Infected patients may develop a spectrum of biologic response, ranging from systemic inflammatory response syndrome to septic shock and death. Acute renal failure occurs proportionally to the extent of the biologic response to infection, ranging from 19% in patients with sepsis to 51% in patients with septic shock [11, 12]. Among critically ill patients with acute kidney injury requiring renal replacement therapy, continuous renal replacement therapy (CRRT) is frequently used [13].
Understanding the pharmacokinetic (PK) characteristics of aminoglycoside during CRRT warrants further investigation, given the importance of attaining adequate antibiotic serum concentrations and the increasing need for this class of antimicrobials in critically ill patients. Among the aminoglycosides, amikacin is useful for gentamicin-resistant Gram-negative pathogen infections or as empiric treatment in institutions with a local epidemiological pattern suggesting the need to use this medication [14]. Despite its crucial role in therapy, a survey of the literature reveals a relative paucity of amikacin PK data among critically ill patients. In particular, there are fewer than 50 reports of amikacin PK parameters during CRRT [15–22]. Despite the availability of these reports, their clinical applicability is limited by a number of factors.

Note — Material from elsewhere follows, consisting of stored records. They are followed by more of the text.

**src/rtl/lpio_pkg.sv**
```systemverilog
package lpio_pkg;

    typedef enum logic [1:0] {
        SEQ_IDLE = 2'd0,
        SEQ_READ = 2'd1,
        SEQ_WRITE = 2'd2
    } seq_state_e;

endpackage

```
**src/rtl/lpio_seq.sv**
```systemverilog
module lpio_seq
    import lpio_pkg::*;
#(
    parameter int ADDR_W   = 3,
    parameter int WR_PULSE = 2
) (
    input  logic              clk,
    input  logic              rst_n,
    input  logic              cpu_rd,
    input  logic              cpu_wr,
    input  logic [ADDR_W-1:0] cpu_port,
    input  logic              ext_rdy,
    output logic              busy,
    output logic              cpu_wait,
    output logic [ADDR_W-1:0] ext_addr,
    output logic              ext_rd_n,
    output logic              ext_wr_n,
    output logic              load_in,
    output logic              load_out
);

    localparam int CNT_W = (WR_PULSE > 1) ? $clog2(WR_PULSE) : 1;

    typedef struct packed {
        seq_state_e        state;
        logic [ADDR_W-1:0] addr;
        logic [CNT_W-1:0]  cnt;
    } seq_t;

    seq_t s_d, s_q;

    always_comb begin
        s_d = s_q;
        unique case (s_q.state)
            SEQ_IDLE: begin
                if (cpu_rd) begin
                    s_d.state = SEQ_READ;
                    s_d.addr  = cpu_port;
                end else if (cpu_wr) begin
                    s_d.state = SEQ_WRITE;
                    s_d.addr  = cpu_port;
                    s_d.cnt   = CNT_W'(WR_PULSE - 1);
                end
            end
            SEQ_READ: begin
                if (ext_rdy) begin
                    s_d.state = SEQ_IDLE;
                end
            end
            SEQ_WRITE: begin
                if (s_q.cnt == '0) begin
                    s_d.state = SEQ_IDLE;
                end else begin
                    s_d.cnt = s_q.cnt - 1'b1;
                end
            end
            default: s_d.state = SEQ_IDLE;
        endcase
    end

    always_ff @(posedge clk) begin
        if (!rst_n) begin
            s_q <= '{state: SEQ_IDLE, addr: '0, cnt: '0};
        end else begin
            s_q <= s_d;
        end
    end

    assign busy     = (s_q.state != SEQ_IDLE);
    assign cpu_wait = busy && (cpu_rd || cpu_wr);
    assign ext_addr = s_q.addr;
    assign ext_rd_n = (s_q.state != SEQ_READ);
    assign ext_wr_n = (s_q.state != SEQ_WRITE);
    assign load_in  = (s_q.state == SEQ_READ) && ext_rdy;
    assign load_out = (s_q.state == SEQ_IDLE) && cpu_wr && !cpu_rd;

endmodule

```
**src/rtl/lpio_regs.sv**
```systemverilog
module lpio_regs #(
    parameter int DATA_W = 16
) (
    input  logic              clk,
    input  logic              rst_n,
    input  logic              load_in,
    input  logic [DATA_W-1:0] ext_din,
    input  logic              load_out,
    input  logic [DATA_W-1:0] cpu_wdata,
    output logic [DATA_W-1:0] in_word,
    output logic [DATA_W-1:0] out_word
);

    typedef struct packed {
        logic [DATA_W-1:0] in_reg;
        logic [DATA_W-1:0] out_reg;
    } regs_t;

    regs_t r_d, r_q;

    always_comb begin
        r_d = r_q;
        if (load_in) begin
            r_d.in_reg = ext_din;
        end
        if (load_out) begin
            r_d.out_reg = cpu_wdata;
        end
    end

    always_ff @(posedge clk) begin
        if (!rst_n) begin
            r_q <= '0;
        end else begin
            r_q <= r_d;
        end
    end

    assign in_word  = r_q.in_reg;
    assign out_word = r_q.out_reg;

endmodule

```
**src/rtl/lpio_port.sv**
```systemverilog
module lpio_port #(
    parameter int DATA_W   = 16,
    parameter int PORTS    = 8,
    parameter int WR_PULSE = 2,
    localparam int ADDR_W  = $clog2(PORTS)
) (
    input  logic              clk,
    input  logic              rst_n,
    input  logic              cpu_rd,
    input  logic              cpu_wr,
    input  logic [ADDR_W-1:0] cpu_port,
    input  logic [DATA_W-1:0] cpu_wdata,
    output logic [DATA_W-1:0] cpu_rdata,
    output logic              cpu_wait,
    output logic              busy,
    output logic [ADDR_W-1:0] ext_addr,
    output logic              ext_rd_n,
    output logic              ext_wr_n,
    input  logic              ext_rdy,
    input  logic [DATA_W-1:0] ext_din,
    output logic [DATA_W-1:0] ext_dout
);

    logic load_in;
    logic load_out;

    lpio_seq #(
        .ADDR_W  (ADDR_W),
        .WR_PULSE(WR_PULSE)
    ) seq_i (
        .clk     (clk),
        .rst_n   (rst_n),
        .cpu_rd  (cpu_rd),
        .cpu_wr  (cpu_wr),
        .cpu_port(cpu_port),
        .ext_rdy (ext_rdy),
        .busy    (busy),
        .cpu_wait(cpu_wait),
        .ext_addr(ext_addr),
        .ext_rd_n(ext_rd_n),
        .ext_wr_n(ext_wr_n),
        .load_in (load_in),
        .load_out(load_out)
    );

    lpio_regs #(
        .DATA_W(DATA_W)
    ) regs_i (
        .clk      (clk),
        .rst_n    (rst_n),
        .load_in  (load_in),
        .ext_din  (ext_din),
        .load_out (load_out),
        .cpu_wdata(cpu_wdata),
        .in_word  (cpu_rdata),
        .out_word (ext_dout)
    );

endmodule

```
**config.mk**
```make
export PLATFORM = sky130hd
export DESIGN_NAME = lpio_port
export DESIGN_NICKNAME = d
export VERILOG_FILES = /design/src/rtl/lpio_pkg.sv /design/src/rtl/lpio_seq.sv /design/src/rtl/lpio_regs.sv /design/src/rtl/lpio_port.sv
export SDC_FILE = /design/constraint.sdc
export NUM_CORES = 1
export LEC_CHECK = 0
export BUFFER_PORTS_ARGS = -buffer_cell sky130_fd_sc_hd__buf_2
export CORE_MARGIN = 5
export CORE_UTILIZATION = 43
export CTS_CLUSTER_SIZE = 28
export DETAILED_ROUTE_END_ITERATION = 6
export PLACE_DENSITY = 0.73
export SYNTH_ARGS = -nofsm -noshare
export SYNTH_HDL_FRONTEND = slang
export SYNTH_SLANG_ARGS = --single-unit
export TNS_END_PERCENT = 50
```
**constraint.sdc**
```tcl
create_clock -name clk -period 1.4 [get_ports clk]
set_input_delay 0.28 -clock clk [delete_from_list [all_inputs] [get_ports clk]]
set_output_delay 0.28 -clock clk [all_outputs]
set_load 0.005 [all_outputs]
```
==> impl_metrics.toml <==
[worst_hold_path]
hold_class = "in2reg"

[grt]
grt_pass1_wl_mm = 5.08
grt-ovfl-total = 0
antenna_found_initial = 0
track_usage_pct = 14.6
grt_max_degree = 63
grt_pass1_vias = 1190

[synthesis]
ys_seq_area_share_pct = 51.9
yosys.area.top_type = "dfxtp_1"
avgSynthCellArea_um2 = 8.24
syn_area_um2 = 1470
yosys-top-cells-area = "dfxtp_1 (52%), nand3_1 (11%), o21ai_0 (10%)"
yosysUniqueCellTypes = 22
syn-num-nets = 218
yosysTopAreaCellShare_pct = 51.9
yosysWarnings = 0
synth_seq_cells = 38
synth_cells = 178

[outcome]
status = "finished clean"

[finish]
regArea_um2 = 768
final_common_cell = "buf_2"
multi_input_area_um2 = 599
syn2layout_area_growth_pct = 38.1
layout_common_cells = "buf_2 (77), nand2_1 (39), dfxtp_1 (36)"
nNetsFinal = 296
layout.cells.non_filler = 303
postLayoutCellArea_um2 = 2030
antenna_cells = 0
fillCellCount = 318
drive_gt1_share_pct = 38.5

[job]
cap_violations = 0

[power_and_ir_drop]
power.internal_w = 0.00167
power_switching_w = 0.000504
leakagePower_nw = 0.971
pwr_density_cell_nw_per_um2 = 1070
sw_frac_of_total_pct = 23.2
power_frac_seq_pct = 53.4
combPwrFrac_pct = 14.0
ir_drop_uv = 745
power.share.clock_pct = 32.6

[worst_setup_path]
endpoint_kind = "output port"
critPathMaxFanout = 5
crit_type = "reg2out"
critPathRequiredTime_ps = 1120
cp.arrival_ps = 1100
startpoint_type = "flip-flop"

[placed_design]
dp_cells = 290
portBuffers = 78
gp_congestion = 0.699
dpl_cell_area_um2 = 1880
hpwlAfterDp_mm = 2.32

[die]
die_y_um = 68.4
row_count = 21
core_um2 = 3310
die_x_um = 68.4
die_area_um2 = 4680
start_util_pct = 44.3
pin_count = 79

[detailed_routing]
viasPerCell = 4.61
wl_mm = 3.29
antenna_left = 0
drc = 0
vias = 1397
wl_per_cell_um = 10.9
drtIter0Drc = 40
dr.pass1.iters = 4

[clocking]
cts_max_level = 2
clkSinkCount = 38
clkTransAtPathRegs_ps = 110
tritoncts = "done"
clk_latency_ps = 340
clock_path_buffers = 2
cts-root-buf = "clkbuf_4"
cts-buffers-inserted = 5

[timing]
setup_violations = 0
fmax_mhz = 727
rsz0062_at_grt = "yes"
skew_ps = 14.2
period_needed_ps = 1380
slew_viol_final = 0
hold_violations = 0
relSlewSlack_pct = 72.4
worstMarginPinSlew_ps = 403
fin_setup_tns_ps = 0
fin_crit_sh_pct = 98.2
==> final timing paths <==
path | startpoint | depth (start not counted) | slack (ps) | endpoint
setup / recovery | seq_i.s_q[5]$_SDFFE_PN0P_ | 2 | 20 | ext_wr_n
hold / removal | cpu_wdata[8] | 3 | 150 | regs_i.out_word[8]$_SDFFE_PN0P_
setup reg to reg | seq_i.s_q[4]$_SDFFE_PN0P_ | 6 | 70 | regs_i.out_word[7]$_SDFFE_PN0P_
hold reg to reg | regs_i.out_word[3]$_SDFFE_PN0P_ | 2 | 450 | regs_i.out_word[3]$_SDFFE_PN0P_
==> worst max-delay path, cell delays in order, from the launching register on <==
cell	delay [ps]
dfxtp_4	370
or2b_4	270
buf_6	110
==> flip-flops by register name (all words and copies together), names as in the netlist <==
signal and flops:
regs_i.out_word 16, seq_i.s_q 3, regs_i.in_word 16, seq_i.ext_addr 3
==> synth_stat cells (all sizes together) <==
| cell | n |
|---|---|
| or2b | 2 |
| nand3b | 1 |
| dfxtp | 38 |
| o21ai | 32 |
| or3b | 1 |
| nor4b | 1 |
| buf | 13 |
| inv | 3 |
| a2111oi | 1 |
| a21oi | 1 |
| mux2i | 3 |
| o21a | 1 |
| nor2 | 6 |
| nand3 | 32 |
| nand2 | 39 |
| clkbuf | 4 |
==> kinds of logic (layout without fill, tap and decap cells) <==
family | Yosys count | after routing | synth area share [%]
AND/OR/NAND/NOR | 82 | 82 | 26.3
flip-flops | 38 | 38 | 51.9
AO/OA/AOI/OAI | 35 | 35 | 12.4
buffers and inverters | 20 | 99 | 7.42
multiplexers | 3 | 3 | 2.05
==> power by group through the flow <==
stage	Sequential (W)	Clock, W	Combinational (W)
floorplan	0.00119	0	0.000146
global placement	0.00119	0	0.000278
detailed placement	0.00119	0	0.000281
CTS	0.00116	0.000734	0.000294
global route	0.00117	0.000781	0.000347
finish	0.00116	0.000710	0.000305
==> cell type report <==
type	instances	area share [%]
multi-input cells	120	29.6
flip-flops and latches	38	37.9
clock buffers	7	2.22
inverters	3	0.556
well taps	46	2.84
repair buffers	88	25.4
clock inverters	1	1.48
==> per-layer routing <==
layer / track usage, % / routed length, µm / part of all wire (%)
met1: 18.2 / 1520 / 46
met2: 21.1 / 1380 / 42
met5: 0 / 0 / 0
met4: 7.44 / 52 / 1.6
met3: 6.24 / 341 / 10
==> stage by stage <==
step | hold slack, ps | utilization (%) | power [W] | setup slack [ps]
floorplan | 397 | - | 0.00134 | 216
global placement | 438 | 56.8 | 0.00147 | 232
detailed placement | 442 | 56.8 | 0.00147 | 219
CTS | 128 | 60.0 | 0.00219 | 2.34
global route | 147 | 61.2 | 0.00230 | -31.1
finish | 150 | 61.2 | 0.00218 | 24.8
==> timing repair <==
item | CTS | global route
hold buffers | 0 | 0
pin swaps | 0 | 1
buffers inserted | 2 | 2
resized for setup | 6 | 2
endpoints found under the setup margin | 3 | 4
cloned | 0 | 1
(Power assumes the default switching activity.)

CRRT generally removes toxins and drugs through either diffusive and/or convective processes. Drug clearance for a particular medication may be affected by the mode of CRRT used, inter- and intra-patient variation in dialytic dose, and institutional variations in CRRT machines and filters. The majority of the reports on amikacin PK characteristics during CRRT were from a period of time where CRRT was performed with relatively lower dialysate or replacement fluid flow rates (0.6–1.2 L/h) compared to current CRRT prescriptions (2–4 L/h), or with hemofilters no longer used in clinical practice [15–18]. In addition, few of the reports provided the characteristics of the dialysis machine, the mode of CRRT, and filter details. Lastly, only one report describes the PK characteristics of amikacin in patients undergoing continuous veno-venous hemodialysis (CVVHD) [16]. There are several reports of amikacin PK with novel CRRT parameters; however, they comprise fewer than 30 cases in total. Furthermore, some novel reports of amikacin PK characteristics involved five or fewer patients in their analysis [21, 22] and one report focused on patients with burn injury [20], which may have confounding PK implications. Given the paucity of data and the continued need for broad-spectrum antibiotics targeting Gram-negative pathogens in an era of newer CRRT machines and filters with drastically higher flow rates, the PK characteristics of amikacin warrant further investigation. As such, we performed a prospective observational study of patients who received amikacin therapy while on CVVHD to further characterize the PK parameters of the medication.
Materials and Methods
This was a prospective observational study of a convenient sample of patients admitted to a medical ICU of a tertiary care academic medical center, who received amikacin therapy while on CVVHD. Patient characteristics, amikacin dosing, and CVVHD parameters, including machine, filter, effluent, and dialysate flow rates, were collected from an intensive care database that was approved by the Cleveland Clinic Institutional Review Board (IRB). The database was approved by the local IRB as part of a registry for the evaluation of intensive care pharmacotherapy-related outcomes. The current study was performed by querying the existing data within the registry with no additional information collected through chart review or patient contact. A waiver of informed consent was granted by the local IRB.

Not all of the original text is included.